Adenosine A2B-R Das CRISPR-Aktivierungsplasmid (h) bietet einen gezielten, nicht-destruktiven Ansatz zur Hochregulierung der endogenen ADORA2B-Expression, ohne die zugrunde liegende DNA-Sequenz zu verändern.
Adenosine A2B-R Das CRISPR-Aktivierungsplasmid (h) ist ein aus drei Plasmiden bestehendes synergistisches Aktivierungsmediator-System (SAM), das für eine hocheffiziente, ortsspezifische transkriptionelle Hochregulation des ADORA2B-Lokus in menschlichen Zelllinien entwickelt wurde. Das System basiert auf einem katalytisch inaktiven Cas9 (dCas9), das zwei inaktivierende Mutationen (D10A und N863A) trägt, welche die Nukleaseaktivität eliminieren, während die DNA-Bindung erhalten bleibt. Dieses dCas9 ist mit VP64, einem potenten Transkriptionsaktivator, fusioniert und wird zusammen mit einem Blasticidin-Resistenzgen zur Selektion koexprimiert. Das zweite Plasmid kodiert das MS2-p65-HSF1-Fusionsprotein, einen sekundären Aktivatorkomplex, der zusammen mit dCas9-VP64 wirkt, sowie ein Hygromycin-Resistenzgen. Das dritte Plasmid kodiert für eine zielspezifische 20-nt-sgRNA, die an zwei MS2-RNA-Aptamere fusioniert ist, welche den MS2-p65-HSF1-Komplex an die Aktivierungsstelle rekrutieren, begleitet von einem Puromycin-Resistenzgen. Die drei Plasmide werden im Massenverhältnis 1:1:1 verabreicht, um eine ausgewogene Expression aller Systemkomponenten zu gewährleisten.

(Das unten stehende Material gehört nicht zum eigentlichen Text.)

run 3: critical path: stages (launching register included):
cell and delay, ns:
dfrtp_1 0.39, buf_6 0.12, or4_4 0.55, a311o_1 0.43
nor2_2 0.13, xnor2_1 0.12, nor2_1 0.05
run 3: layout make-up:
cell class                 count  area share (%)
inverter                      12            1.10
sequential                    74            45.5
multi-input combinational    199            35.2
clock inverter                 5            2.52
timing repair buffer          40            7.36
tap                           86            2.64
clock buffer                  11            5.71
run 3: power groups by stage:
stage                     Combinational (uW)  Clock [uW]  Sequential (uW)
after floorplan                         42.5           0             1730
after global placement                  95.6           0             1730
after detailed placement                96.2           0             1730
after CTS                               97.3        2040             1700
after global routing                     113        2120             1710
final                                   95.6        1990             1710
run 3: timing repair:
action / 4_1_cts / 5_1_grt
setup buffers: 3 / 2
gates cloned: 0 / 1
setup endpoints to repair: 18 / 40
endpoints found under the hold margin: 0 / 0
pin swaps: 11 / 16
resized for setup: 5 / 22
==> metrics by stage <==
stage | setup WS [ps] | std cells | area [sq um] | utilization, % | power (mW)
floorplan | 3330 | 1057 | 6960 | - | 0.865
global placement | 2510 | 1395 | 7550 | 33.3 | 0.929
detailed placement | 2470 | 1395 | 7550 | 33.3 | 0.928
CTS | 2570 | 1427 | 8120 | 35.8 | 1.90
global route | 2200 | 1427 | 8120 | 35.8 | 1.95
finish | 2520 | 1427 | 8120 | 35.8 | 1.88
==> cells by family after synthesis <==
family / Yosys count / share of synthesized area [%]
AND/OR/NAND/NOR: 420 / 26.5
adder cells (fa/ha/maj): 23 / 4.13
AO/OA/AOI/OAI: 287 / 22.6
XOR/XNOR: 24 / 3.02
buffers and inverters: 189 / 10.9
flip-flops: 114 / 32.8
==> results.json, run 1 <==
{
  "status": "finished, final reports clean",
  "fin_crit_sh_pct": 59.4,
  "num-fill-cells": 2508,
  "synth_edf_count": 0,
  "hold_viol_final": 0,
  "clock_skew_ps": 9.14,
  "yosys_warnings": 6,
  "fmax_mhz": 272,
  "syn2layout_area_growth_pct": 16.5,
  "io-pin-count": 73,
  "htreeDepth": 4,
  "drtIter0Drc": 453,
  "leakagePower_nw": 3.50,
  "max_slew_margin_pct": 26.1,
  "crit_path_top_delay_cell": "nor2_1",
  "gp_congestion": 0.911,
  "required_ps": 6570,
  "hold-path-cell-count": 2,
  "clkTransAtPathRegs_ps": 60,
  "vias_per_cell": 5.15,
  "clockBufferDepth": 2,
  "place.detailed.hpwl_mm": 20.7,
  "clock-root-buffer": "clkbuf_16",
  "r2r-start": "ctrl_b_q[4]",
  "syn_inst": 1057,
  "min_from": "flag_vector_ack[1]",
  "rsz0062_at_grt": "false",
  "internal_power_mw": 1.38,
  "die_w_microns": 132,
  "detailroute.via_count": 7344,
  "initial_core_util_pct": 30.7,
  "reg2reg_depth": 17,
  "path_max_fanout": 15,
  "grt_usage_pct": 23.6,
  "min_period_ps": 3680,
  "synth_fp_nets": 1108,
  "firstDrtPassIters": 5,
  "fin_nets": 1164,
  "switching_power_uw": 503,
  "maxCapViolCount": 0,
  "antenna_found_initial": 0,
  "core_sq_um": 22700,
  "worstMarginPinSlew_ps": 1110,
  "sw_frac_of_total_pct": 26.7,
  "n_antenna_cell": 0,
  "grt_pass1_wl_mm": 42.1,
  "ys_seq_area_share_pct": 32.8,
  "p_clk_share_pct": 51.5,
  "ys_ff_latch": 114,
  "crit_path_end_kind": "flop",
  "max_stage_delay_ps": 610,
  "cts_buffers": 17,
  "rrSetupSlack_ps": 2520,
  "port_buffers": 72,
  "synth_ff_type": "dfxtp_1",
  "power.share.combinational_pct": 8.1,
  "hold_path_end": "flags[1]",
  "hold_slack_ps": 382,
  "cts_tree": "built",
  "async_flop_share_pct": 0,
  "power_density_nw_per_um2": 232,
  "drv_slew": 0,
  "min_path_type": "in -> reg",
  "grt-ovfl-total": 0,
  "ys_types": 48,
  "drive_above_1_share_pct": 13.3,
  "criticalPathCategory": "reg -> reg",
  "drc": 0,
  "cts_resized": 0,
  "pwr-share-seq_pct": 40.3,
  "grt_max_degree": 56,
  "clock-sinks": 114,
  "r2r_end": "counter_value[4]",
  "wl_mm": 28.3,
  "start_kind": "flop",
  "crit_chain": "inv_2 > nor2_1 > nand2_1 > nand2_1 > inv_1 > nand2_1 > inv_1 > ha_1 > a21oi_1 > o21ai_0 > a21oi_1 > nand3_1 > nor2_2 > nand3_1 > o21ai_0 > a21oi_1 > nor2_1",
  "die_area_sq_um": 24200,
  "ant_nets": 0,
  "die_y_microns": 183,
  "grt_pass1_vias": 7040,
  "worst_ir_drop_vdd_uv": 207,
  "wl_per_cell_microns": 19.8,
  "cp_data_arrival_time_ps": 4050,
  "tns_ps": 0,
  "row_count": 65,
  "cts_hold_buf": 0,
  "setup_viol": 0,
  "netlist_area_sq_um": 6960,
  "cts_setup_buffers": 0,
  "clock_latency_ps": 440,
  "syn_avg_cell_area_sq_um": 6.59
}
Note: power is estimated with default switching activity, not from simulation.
<file path="config.mk">
export PLATFORM = sky130hd
export DESIGN_NAME = bda_exec_unit
export DESIGN_NICKNAME = d
export VERILOG_FILES = /design/src/verilog/bda_pkg.sv /design/src/verilog/bda_exec_unit.sv
export SDC_FILE = /design/constraint.sdc
export NUM_CORES = 1
export LEC_CHECK = 0
export ABC_AREA = 1
export BUFFER_PORTS_ARGS = -buffer_cell sky130_fd_sc_hd__buf_2
export CAP_MARGIN = 20
export CORE_ASPECT_RATIO = 1.75
export CORE_MARGIN = 2
export CORE_UTILIZATION = 53
export DETAILED_ROUTE_END_ITERATION = 7
export MAX_ROUTING_LAYER = met4
export PLACE_DENSITY = 0.81
export SETUP_SLACK_MARGIN = 0.5
export SYNTH_ARGS = -nofsm -noshare
export SYNTH_HDL_FRONTEND = slang
export SYNTH_SLANG_ARGS = --single-unit
export TNS_END_PERCENT = 1
</file>
<file path="constraint.sdc">
create_clock -name clk -period 3.02 [get_ports clk]
set_input_delay 0.604 -clock clk [delete_from_list [all_inputs] [get_ports clk]]
set_output_delay 0.604 -clock clk [all_outputs]
set_load 0.02 [all_outputs]
</file>
<file path="src/verilog/bda_pkg.sv">
// Shared constants, opcodes and carrier types of the adjust/divide datapath
package bda_pkg;

  // Status word bit positions
  localparam int PSW_CY  = 7;
  localparam int PSW_AC  = 6;
  localparam int PSW_RS1 = 4;
  localparam int PSW_RS0 = 3;
  localparam int PSW_OV  = 2;

  // Opcodes; forms with a register or pointer select field carry it as zero
  localparam logic [7:0] OPC_DA       = 8'hd4;
  localparam logic [7:0] OPC_DEC_A    = 8'h14;
  localparam logic [7:0] OPC_DEC_DIR  = 8'h15;
  localparam logic [7:0] OPC_DEC_IND  = 8'h16;
  localparam logic [7:0] OPC_DEC_REG  = 8'h18;
  localparam logic [7:0] OPC_DIV      = 8'h84;
  localparam logic [7:0] OPC_DECREMENT_BRANCH_NONZERO_OP_DIR = 8'hd5;
  localparam logic [7:0] OPC_DECREMENT_BRANCH_NONZERO_OP_REG = 8'hd8;

  // Decimal correction constants
  localparam logic [3:0] BCD_MAX    = 4'h9;
  localparam logic [8:0] BCD_FIX_LO = 9'h006;
  localparam logic [8:0] BCD_FIX_HI = 9'h060;

  // Timing and instruction lengths
  localparam logic [2:0]  DIV_CYCLES = 3'h4;
  localparam logic [15:0] LEN_DJ_REG = 16'h0002;
  localparam logic [15:0] LEN_DJ_DIR = 16'h0003;
  localparam logic [7:0]  DEC_ONE    = 8'h01;

  typedef enum logic [4:0] {
    ST_IDLE = 5'h01,
    ST_PTR  = 5'h02,
    ST_OPND = 5'h04,
    ST_BRCH = 5'h08,
    ST_DIV  = 5'h10
  } bda_state_t;

  typedef enum logic [2:0] {
    K_NONE = 3'h0,
    K_DA   = 3'h1,
    K_DECA = 3'h2,
    K_DECM = 3'h3,
    K_DIV  = 3'h4,
    K_DECREMENT_BRANCH_NONZERO_OP = 3'h5
  } bda_kind_t;

  typedef struct packed {
    logic        valid;
    logic [7:0]  opcode;
    logic [7:0]  byte1;
    logic [7:0]  byte2;
    logic [15:0] pc;
    logic [7:0]  acc;
    logic [7:0]  bReg;
    logic [7:0]  program_status_word;
  } bda_issue_t;

  typedef struct packed {
    logic [7:0] rdAddr;
    logic       rdLatch;
    logic       we;
    logic [7:0] wrAddr;
    logic [7:0] wrData;
  } bda_mem_t;

  typedef struct packed {
    logic        done;
    logic        accWe;
    logic [7:0]  acc;
    logic        bWe;
    logic [7:0]  bReg;
    logic        pswWe;
    logic [7:0]  program_status_word;
    logic        pcWe;
    logic [15:0] pc;
    logic        taken;
  } bda_result_t;

  typedef struct packed {
    bda_state_t  st;
    bda_kind_t   kind;
    logic        ready;
    logic        djDir;
    logic [7:0]  rel;
    logic [15:0] pc;
    logic [7:0]  acc;
    logic [7:0]  bReg;
    logic [7:0]  program_status_word;
    logic [15:0] rq;
    logic [2:0]  divCnt;
    logic [7:0]  decVal;
    bda_mem_t    mem;
    bda_result_t res;
  } bda_ctx_t;

  localparam bda_ctx_t CTX_RESET = '{st: ST_IDLE, kind: K_NONE,
                                     ready: 1'b1, default: '0};

endpackage

</file>
<file path="src/verilog/bda_exec_unit.sv">
// Execution unit for decimal adjust, decrement, divide and loop branch
// Notes on behaviour
// (RL1) Decimal adjust adds six when low nibble exceeds nine or aux carry set
// (RL2) A carry from the low correction sets carry, never clears it
// (RL3) Then add six to high nibble if carry set or high nibble above nine
// (RL4) High correction carry sets carry; overflow flag stays as it was
// (RL5) Decimal adjust is one opcode byte and finishes in one cycle
// (RL6) Decrement subtracts one, zero wraps to all ones, flags untouched
// (RL7) Read-modify-write of a port takes its output latch, not the pins
// (RL8) Decrement forms: accumulator, bank register, direct byte, indirect byte
// (RL9) Divide puts quotient in accumulator, remainder in B, clears carry, ovf
// (RL10) Zero divisor sets overflow and clears carry; results undefined
// (RL11) Divide is a one-byte unsigned opcode taking four cycles
// (RL12) Loop branch decrements, branches only on nonzero, leaves flags alone
// (RL13) Branch target is next instruction address plus sign-extended last byte
// (RL14) Loop branch operand is only a bank register or a direct byte
// (RL15) Loop branch takes two cycles whether taken or not
// (RL16) Loop branch: register form two bytes, direct form three bytes
// (RL17) Bank registers and pointers resolve within the selected bank
`timescale 1ns/1ns
module bda_exec_unit
  import bda_pkg::*;
(
  input  wire logic        clk,
  input  wire logic        srst,
  input  wire logic        ce,
  input  wire bda_issue_t  issue,
  output logic             issueReady,
  input  wire logic [7:0]  memRdData,
  output bda_mem_t         mem,
  output bda_result_t      result
);

  bda_ctx_t s_q;
  bda_ctx_t s_d;

  // Register-file address of bank register idx in the selected bank
  function automatic logic [7:0] bankAddr(input logic [7:0] program_status_word,
                                          input logic [2:0] idx);
    bankAddr = {3'h0, program_status_word[PSW_RS1], program_status_word[PSW_RS0], idx};
  endfunction

  // Opcode with its register or pointer select field cleared, so one
  // plain case can decode every form
  function automatic logic [7:0] opBase(input logic [7:0] opc);
    if (opc[7:3] == OPC_DEC_REG[7:3] || opc[7:3] == OPC_DECREMENT_BRANCH_NONZERO_OP_REG[7:3])
      opBase = {opc[7:3], 3'h0};
    else if (opc[7:1] == OPC_DEC_IND[7:1])
      opBase = {opc[7:1], 1'b0};
    else
      opBase = opc;
  endfunction

  // One restoring division step: {remainder, dividend/quotient}
  function automatic logic [15:0] divBit(input logic [15:0] rq,
                                         input logic [7:0]  d);
    logic [8:0] t;
    logic [8:0] r;
    t = {rq[15:8], rq[7]};
    r = t - {1'b0, d};
    if (t >= {1'b0, d})
      divBit = {r[7:0], rq[6:0], 1'b1};
    else
      divBit = {t[7:0], rq[6:0], 1'b0};
  endfunction

  assign issueReady = s_q.ready;
  assign mem        = s_q.mem;
  assign result     = s_q.res;

  // Next-state logic; all strobes default low so they last one cycle
  always_comb
  begin
    logic [8:0]  daLo;
    logic [8:0]  daHi;
    logic        daCy;
    logic [15:0] pcNext;
    logic [15:0] rqNext;
    logic [7:0]  opKey;
    daLo   = '0;
    daHi   = '0;
    daCy   = 1'b0;
    pcNext = '0;
    rqNext = '0;
    opKey  = opBase(issue.opcode);
    s_d = s_q;
    s_d.res.done  = 1'b0;
    s_d.res.accWe = 1'b0;
    s_d.res.bWe   = 1'b0;
    s_d.res.pswWe = 1'b0;
    s_d.res.pcWe  = 1'b0;
    s_d.mem.we    = 1'b0;

    // Both nibble corrections are one chained adder path
    daCy = issue.program_status_word[PSW_CY];
    daLo = {1'b0, issue.acc};
    if (issue.acc[3:0] > BCD_MAX || issue.program_status_word[PSW_AC])
      daLo = daLo + BCD_FIX_LO; // RL1
    daCy = daCy | daLo[8]; // RL2
    daHi = {1'b0, daLo[7:0]};
    if (daCy || daLo[7:4] > BCD_MAX)
      daHi = daHi + BCD_FIX_HI; // RL3
    daCy = daCy | daHi[8]; // RL4

    case (s_q.st)
      ST_IDLE:
      begin
        s_d.ready = 1'b1;
        if (issue.valid)
        begin
          s_d.pc   = issue.pc;
          s_d.acc  = issue.acc;
          s_d.bReg = issue.bReg;
          s_d.program_status_word  = issue.program_status_word;
          case (opKey)
            OPC_DA:
            begin
              // Single cycle, so back-to-back issue stays possible
              s_d.kind       = K_DA; // RL5
              s_d.res.acc    = daHi[7:0];
              s_d.res.accWe  = 1'b1;
              s_d.res.program_status_word    = issue.program_status_word;
              s_d.res.program_status_word[PSW_CY] = daCy; // RL4
              s_d.res.pswWe  = 1'b1;
              s_d.res.done   = 1'b1;
            end
            OPC_DEC_A:
            begin
              s_d.kind      = K_DECA;
              s_d.res.acc   = issue.acc - DEC_ONE; // RL6 RL8
              s_d.res.accWe = 1'b1;
              s_d.res.done  = 1'b1;
            end
            OPC_DEC_DIR, OPC_DECREMENT_BRANCH_NONZERO_OP_DIR:
            begin
              // Port output latch is used for the read-modify-write
              s_d.kind        = (issue.opcode == OPC_DEC_DIR) ?
                                K_DECM : K_DECREMENT_BRANCH_NONZERO_OP;
              s_d.djDir       = 1'b1;
              s_d.rel         = issue.byte2; // RL16
              s_d.mem.rdAddr  = issue.byte1; // RL8 RL14
              s_d.mem.rdLatch = 1'b1; // RL7
              s_d.ready       = 1'b0;
              s_d.st          = ST_OPND;
            end
            OPC_DEC_IND:
            begin
              s_d.kind        = K_DECM;
              s_d.mem.rdAddr  = bankAddr(issue.program_status_word,
                                         {2'h0, issue.opcode[0]}); // RL17
              s_d.mem.rdLatch = 1'b0;
              s_d.ready       = 1'b0;
              s_d.st          = ST_PTR; // RL8
            end
            OPC_DEC_REG, OPC_DECREMENT_BRANCH_NONZERO_OP_REG:
            begin
              s_d.kind        = (opKey == OPC_DEC_REG) ?
                                K_DECM : K_DECREMENT_BRANCH_NONZERO_OP;
              s_d.djDir       = 1'b0;
              s_d.rel         = issue.byte1; // RL16
              s_d.mem.rdAddr  = bankAddr(issue.program_status_word,
                                         issue.opcode[2:0]); // RL17 RL14
              s_d.mem.rdLatch = 1'b0;
              s_d.ready       = 1'b0;
              s_d.st          = ST_OPND;
            end
            OPC_DIV:
            begin
              // First two quotient bits form in the take cycle, so the
              // whole divide fits the four-cycle budget
              s_d.kind   = K_DIV;
              s_d.rq     = divBit(divBit({8'h00, issue.acc}, issue.bReg),
                                  issue.bReg);
              s_d.divCnt = DIV_CYCLES - 3'h1; // RL11
              s_d.ready  = 1'b0;
              s_d.st     = ST_DIV;
            end
            default:
            begin
              // Opcodes outside this unit are dropped silently
              s_d.kind = K_NONE;
            end
          endcase
        end
      end
      ST_PTR:
      begin
        // Pointer byte now on the read port; fetch the target byte
        s_d.mem.rdAddr  = memRdData; // RL17
        s_d.mem.rdLatch = 1'b0;
        s_d.st          = ST_OPND;
      end
      ST_OPND:
      begin
        // Write-back, loop decision and target all land in this cycle
        s_d.decVal     = memRdData - DEC_ONE; // RL6 RL12
        s_d.mem.we     = 1'b1;
        s_d.mem.wrAddr = s_q.mem.rdAddr;
        s_d.mem.wrData = s_d.decVal;
        s_d.res.done   = 1'b1;
        s_d.ready      = 1'b1;
        s_d.st         = ST_IDLE; // RL15
        if (s_q.kind == K_DECREMENT_BRANCH_NONZERO_OP)
        begin
          // Status word is never written, so no flag can move
          pcNext = s_q.pc + (s_q.djDir ? LEN_DJ_DIR : LEN_DJ_REG); // RL16
          s_d.res.taken = (s_d.decVal != 8'h00); // RL12
          s_d.res.pc    = s_d.res.taken ?
                          pcNext + {{8{s_q.rel[7]}}, s_q.rel} :
                          pcNext; // RL13
          s_d.res.pcWe  = 1'b1;
        end
      end
      ST_DIV:
      begin
        // Two quotient bits per cycle gives eight bits in four cycles
        rqNext     = divBit(divBit(s_q.rq, s_q.bReg), s_q.bReg);
        s_d.rq     = rqNext;
        s_d.divCnt = s_q.divCnt - 3'h1;
        if (s_q.divCnt == 3'h1)
        begin
          s_d.res.acc   = rqNext[7:0]; // RL9
          s_d.res.bReg  = rqNext[15:8];
          s_d.res.accWe = 1'b1;
          s_d.res.bWe   = 1'b1;
          s_d.res.program_status_word   = s_q.program_status_word;
          s_d.res.program_status_word[PSW_CY] = 1'b0; // RL9 RL10
          s_d.res.program_status_word[PSW_OV] = (s_q.bReg == 8'h00); // RL10
          s_d.res.pswWe = 1'b1;
          s_d.res.done  = 1'b1;
          s_d.ready     = 1'b1;
          s_d.st        = ST_IDLE; // RL11
        end
      end
      default:
      begin
        s_d.ready = 1'b1;
        s_d.st    = ST_IDLE;
      end
    endcase
  end

  // State register; clock enable freezes everything
  always_ff @(posedge clk)
  begin
    if (srst)
      s_q <= CTX_RESET;
    else if (ce)
      s_q <= s_d;
  end

  wire acceptNow = ce && s_q.ready && issue.valid;
endmodule

</file>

Nach der Assemblierung am Zielort bindet der SAM-Komplex etwa 200 bp stromaufwärts der ADORA2B-Transkriptionsstartstelle, wo VP64, p65 und HSF1 gemeinsam die Transkriptionsmaschinerie rekrutieren und die Hochregulation der endogenen Adenosine A2B-R-Expression vorantreiben. Im Gegensatz zu nukleaseaktivem Cas9 verursacht dCas9 keine Doppelstrangbrüche und verändert die genomische Sequenz nicht, wodurch der native ADORA2B-Locus erhalten bleibt und die Untersuchung von Adenosine A2B-R-abhängigen Transkriptionsreaktionen am endogenen Locus ermöglicht wird. Dies macht es zu einem wertvollen Werkzeug für Funktionsstudien, die Identifizierung von Zielgenen und die Modellierung der Wiederherstellung des Adenosine A2B-R-Signalwegs in Tumorzellen mit stillgelegtem oder reduziertem ADORA2B-Ausdruck.
Nur für Forschungszwecke. Nicht für diagnostische oder therapeutische Zwecke bestimmt.